What follows belongs to an exercise in optimizing a design on an open flow for small area; a production flow would make more cautious choices. The RTL was checked by simulation tests, not by an equivalence proof against the original design. No activity file was given, so power comes from the tool's default toggle rates.

==> design.v <==
module irdata_core (
    input  wire        clk,
    input  wire        rst,           
    input  wire        cmd_valid,
    input  wire [79:0] cmd_word,
    output reg         busy,
    input  wire [7:0]  cap_len,
    output reg  [7:0]  cap_addr,
    input  wire [15:0] cap_data,
    output reg         em_valid,
    output reg         em_mark,       
    output reg  [15:0] em_dur,        
    input  wire        em_ready,
    output reg  [2:0]  res_status,
    output reg         res_kind,
    output reg  [2:0]  res_ctype,
    output reg  [6:0]  res_bits,
    output reg  [63:0] res_value,
    output reg  [7:0]  res_proto
);
    localparam [15:0] T_HDR_MARK   = 16'd9000;
    localparam [15:0] T_HDR_SPACE  = 16'd4500;
    localparam [15:0] T_ONE_MARK   = 16'd560;
    localparam [15:0] T_ONE_SPACE  = 16'd1690;
    localparam [15:0] T_ZERO_MARK  = 16'd560;
    localparam [15:0] T_ZERO_SPACE = 16'd560;
    localparam [15:0] T_END_MARK   = 16'd560;
    localparam [15:0] T_END_SPACE  = 16'd0;
    localparam [4:0]  CTRL_PREFIX  = 5'b10100;
    localparam [7:0]  PROTOCOL_ID  = 8'h49;
    localparam [7:0]  MIN_CAPTURE_LEN = 8'd6;
    localparam [6:0]  CTRL_BITS     = 7'd8;
    localparam [6:0]  MAX_DATA_BITS = 7'd64;
    localparam [2:0] ST_NONE   = 3'd0;
    localparam [2:0] ST_OK     = 3'd1;
    localparam [2:0] ST_SHORT  = 3'd2;
    localparam [2:0] ST_HEADER = 3'd3;
    localparam [2:0] ST_PREFIX = 3'd4;
    localparam [2:0] ST_TYPE   = 3'd5;
    localparam [1:0] OP_SENDC  = 2'b01;
    localparam [1:0] OP_SENDD  = 2'b10;
    localparam [1:0] OP_DECODE = 2'b11;
    function automatic match;
        input [15:0] actual;
        input [15:0] expected;
        reg   [15:0] diff;
        begin
            diff  = (actual >= expected) ? (actual - expected) : (expected - actual);
            match = ({2'b00, diff} << 2) <= {2'b00, expected};
        end
    endfunction
    localparam [4:0] S_IDLE     = 5'd0;
    localparam [4:0] S_D_RESET  = 5'd1;
    localparam [4:0] S_D_LEN    = 5'd2;
    localparam [4:0] S_D_HDR_M  = 5'd3;    
    localparam [4:0] S_D_HDR_S  = 5'd4;    
    localparam [4:0] S_D_HDR_E  = 5'd5;    
    localparam [4:0] S_D_DIS_M  = 5'd6;
    localparam [4:0] S_D_DIS_S  = 5'd7;
    localparam [4:0] S_D_DIS_E  = 5'd8;
    localparam [4:0] S_D_BIT    = 5'd9;    
    localparam [4:0] S_D_BIT_S  = 5'd10;   
    localparam [4:0] S_D_BIT_E  = 5'd11;   
    localparam [4:0] S_D_CCHK   = 5'd12;
    localparam [4:0] S_D_DONE   = 5'd13;
    localparam [4:0] S_S_HM     = 5'd16;
    localparam [4:0] S_S_HS     = 5'd17;
    localparam [4:0] S_S_BM     = 5'd18;
    localparam [4:0] S_S_BS     = 5'd19;
    localparam [4:0] S_S_EM     = 5'd20;
    localparam [4:0] S_S_ES     = 5'd21;
    localparam [4:0] S_S_NOP    = 5'd22;
    reg [4:0]  state;
    reg [7:0]  cursor;
    reg [63:0] acc;
    reg [6:0]  nbits;
    reg        isctrl;
    reg [15:0] mark_q;            
    reg [63:0] tx_shift;          
    reg [6:0]  tx_left;           
    wire accept = cmd_valid && !busy;
    wire [1:0] cmd_op    = cmd_word[1:0];
    wire [2:0] cmd_ctype = cmd_word[4:2];
    wire [7:0] cmd_count = cmd_word[15:8];
    wire [63:0] cmd_value = cmd_word[79:16];
    wire ctype_ok = (cmd_ctype >= 3'd1) && (cmd_ctype <= 3'd4);
    wire is_header_pair = match(mark_q, T_HDR_MARK) && match(cap_data, T_HDR_SPACE);
    wire is_one_pair    = match(mark_q, T_ONE_MARK) && match(cap_data, T_ONE_SPACE);
    wire [8:0] cursor_p1 = {1'b0, cursor} + 9'd1;
    wire pair_in_range   = cursor_p1 < {1'b0, cap_len};
    wire [7:0] ctrl_byte = acc[7:0];
    always @(*) begin
        case (state)
            S_D_HDR_M: cap_addr = 8'd1;
            S_D_HDR_S: cap_addr = 8'd2;
            S_D_DIS_M: cap_addr = 8'd3;
            S_D_DIS_S: cap_addr = 8'd4;
            S_D_BIT:   cap_addr = cursor;
            S_D_BIT_S: cap_addr = cursor + 8'd1;
            default:   cap_addr = 8'd0;
        endcase
    end
    always @(*) begin
        em_valid = 1'b1;
        em_mark  = 1'b0;
        em_dur   = 16'd0;
        case (state)
            S_S_HM: begin em_mark = 1'b1; em_dur = T_HDR_MARK;  end
            S_S_HS: begin em_mark = 1'b0; em_dur = T_HDR_SPACE; end
            S_S_BM: begin em_mark = 1'b1; em_dur = tx_shift[63] ? T_ONE_MARK : T_ZERO_MARK; end
            S_S_BS: begin em_mark = 1'b0; em_dur = tx_shift[63] ? T_ONE_SPACE : T_ZERO_SPACE; end
            S_S_EM: begin em_mark = 1'b1; em_dur = T_END_MARK;  end
            S_S_ES: begin em_mark = 1'b0; em_dur = T_END_SPACE; end
            default: em_valid = 1'b0;
        endcase
    end
    always @(posedge clk) begin
        if (rst) begin
            state      <= S_IDLE;
            busy       <= 1'b0;
            cursor     <= 8'd0;
            acc        <= 64'd0;
            nbits      <= 7'd0;
            isctrl     <= 1'b0;
            mark_q     <= 16'd0;
            tx_shift   <= 64'd0;
            tx_left    <= 7'd0;
            res_status <= ST_NONE;
            res_kind   <= 1'b0;
            res_ctype  <= 3'd0;
            res_bits   <= 7'd0;
            res_value  <= 64'd0;
            res_proto  <= 8'd0;
        end else begin
            case (state)
                S_IDLE: begin
                    if (accept) begin
                        case (cmd_op)
                            OP_SENDC: if (ctype_ok) begin
                                busy     <= 1'b1;
                                tx_shift <= {CTRL_PREFIX, cmd_ctype, 56'd0};
                                tx_left  <= CTRL_BITS;
                                state    <= S_S_HM;
                            end
                            OP_SENDD: begin
                                busy <= 1'b1;
                                if (cmd_count > 8'd64) begin
                                    state <= S_S_NOP;
                                end else begin
                                    tx_shift <= cmd_value << (7'd64 - cmd_count[6:0]);
                                    tx_left  <= cmd_count[6:0];
                                    state    <= S_S_HM;
                                end
                            end
                            OP_DECODE: begin
                                busy  <= 1'b1;
                                state <= S_D_RESET;
                            end
                            default: ;
                        endcase
                    end
                end
                S_D_RESET: begin
                    cursor     <= 8'd0;
                    acc        <= 64'd0;
                    nbits      <= 7'd0;
                    isctrl     <= 1'b0;
                    res_status <= ST_NONE;
                    res_kind   <= 1'b0;
                    res_ctype  <= 3'd0;
                    res_bits   <= 7'd0;
                    res_value  <= 64'd0;
                    res_proto  <= 8'd0;
                    state      <= S_D_LEN;
                end
                S_D_LEN: begin
                    if (cap_len < MIN_CAPTURE_LEN) begin
                        res_status <= ST_SHORT;
                        state      <= S_IDLE;
                        busy       <= 1'b0;
                    end else begin
                        state <= S_D_HDR_M;
                    end
                end
                S_D_HDR_M: state <= S_D_HDR_S;
                S_D_HDR_S: begin
                    mark_q <= cap_data;
                    state  <= S_D_HDR_E;
                end
                S_D_HDR_E: begin
                    if (!is_header_pair) begin
                        res_status <= ST_HEADER;
                        state      <= S_IDLE;
                        busy       <= 1'b0;
                    end else begin
                        cursor <= 8'd3;
                        state  <= S_D_DIS_M;
                    end
                end
                S_D_DIS_M: state <= S_D_DIS_S;
                S_D_DIS_S: begin
                    mark_q <= cap_data;
                    state  <= S_D_DIS_E;
                end
                S_D_DIS_E: begin
                    isctrl <= is_one_pair;
                    state  <= S_D_BIT;
                end
                S_D_BIT: begin
                    if (isctrl) begin
                        if (nbits < CTRL_BITS) begin
                            if (pair_in_range) begin
                                state <= S_D_BIT_S;
                            end else begin
                                acc    <= {acc[62:0], 1'b0};
                                cursor <= cursor + 8'd2;
                                nbits  <= nbits + 7'd1;
                            end
                        end else begin
                            state <= S_D_CCHK;
                        end
                    end else begin
                        if (pair_in_range && nbits < MAX_DATA_BITS) begin
                            state <= S_D_BIT_S;
                        end else begin
                            res_kind  <= 1'b0;
                            res_bits  <= nbits;
                            res_value <= acc;
                            state     <= S_D_DONE;
                        end
                    end
                end
                S_D_BIT_S: begin
                    mark_q <= cap_data;
                    state  <= S_D_BIT_E;
                end
                S_D_BIT_E: begin
                    acc    <= {acc[62:0], is_one_pair};
                    cursor <= cursor + 8'd2;
                    nbits  <= nbits + 7'd1;
                    state  <= S_D_BIT;
                end
                S_D_CCHK: begin
                    if (ctrl_byte[7:3] != CTRL_PREFIX) begin
                        res_status <= ST_PREFIX;
                        state      <= S_IDLE;
                        busy       <= 1'b0;
                    end else if (ctrl_byte[2:0] < 3'd1 || ctrl_byte[2:0] > 3'd4) begin
                        res_status <= ST_TYPE;
                        state      <= S_IDLE;
                        busy       <= 1'b0;
                    end else begin
                        res_kind  <= 1'b1;
                        res_ctype <= ctrl_byte[2:0];
                        res_bits  <= nbits;
                        res_value <= {56'd0, ctrl_byte};
                        state     <= S_D_DONE;
                    end
                end
                S_D_DONE: begin
                    res_status <= ST_OK;
                    res_proto  <= PROTOCOL_ID;
                    state      <= S_IDLE;
                    busy       <= 1'b0;
                end
                S_S_HM: if (em_ready) state <= S_S_HS;
                S_S_HS: if (em_ready) state <= (tx_left != 7'd0) ? S_S_BM : S_S_EM;
                S_S_BM: if (em_ready) state <= S_S_BS;
                S_S_BS: if (em_ready) begin
                    tx_shift <= {tx_shift[62:0], 1'b0};
                    tx_left  <= tx_left - 7'd1;
                    state    <= (tx_left != 7'd1) ? S_S_BM : S_S_EM;
                end
                S_S_EM: if (em_ready) state <= S_S_ES;
                S_S_ES: if (em_ready) begin
                    state <= S_IDLE;
                    busy  <= 1'b0;
                end
                S_S_NOP: begin
                    state <= S_IDLE;
                    busy  <= 1'b0;
                end
                default: begin
                    state <= S_IDLE;
                    busy  <= 1'b0;
                end
            endcase
        end
    end
endmodule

___

## EXERCISE AIM
Keep to the lines above, from the first one through the line where "localparam [15:0] T_ONE_SPACE" appears, and copy them exactly.

## EXPECTED ANSWER
What follows belongs to an exercise in optimizing a design on an open flow for small area; a production flow would make more cautious choices. The RTL was checked by simulation tests, not by an equivalence proof against the original design. No activity file was given, so power comes from the tool's default toggle rates.

==> design.v <==
module irdata_core (
    input  wire        clk,
    input  wire        rst,           
    input  wire        cmd_valid,
    input  wire [79:0] cmd_word,
    output reg         busy,
    input  wire [7:0]  cap_len,
    output reg  [7:0]  cap_addr,
    input  wire [15:0] cap_data,
    output reg         em_valid,
    output reg         em_mark,       
    output reg  [15:0] em_dur,        
    input  wire        em_ready,
    output reg  [2:0]  res_status,
    output reg         res_kind,
    output reg  [2:0]  res_ctype,
    output reg  [6:0]  res_bits,
    output reg  [63:0] res_value,
    output reg  [7:0]  res_proto
);
    localparam [15:0] T_HDR_MARK   = 16'd9000;
    localparam [15:0] T_HDR_SPACE  = 16'd4500;
    localparam [15:0] T_ONE_MARK   = 16'd560;
    localparam [15:0] T_ONE_SPACE  = 16'd1690;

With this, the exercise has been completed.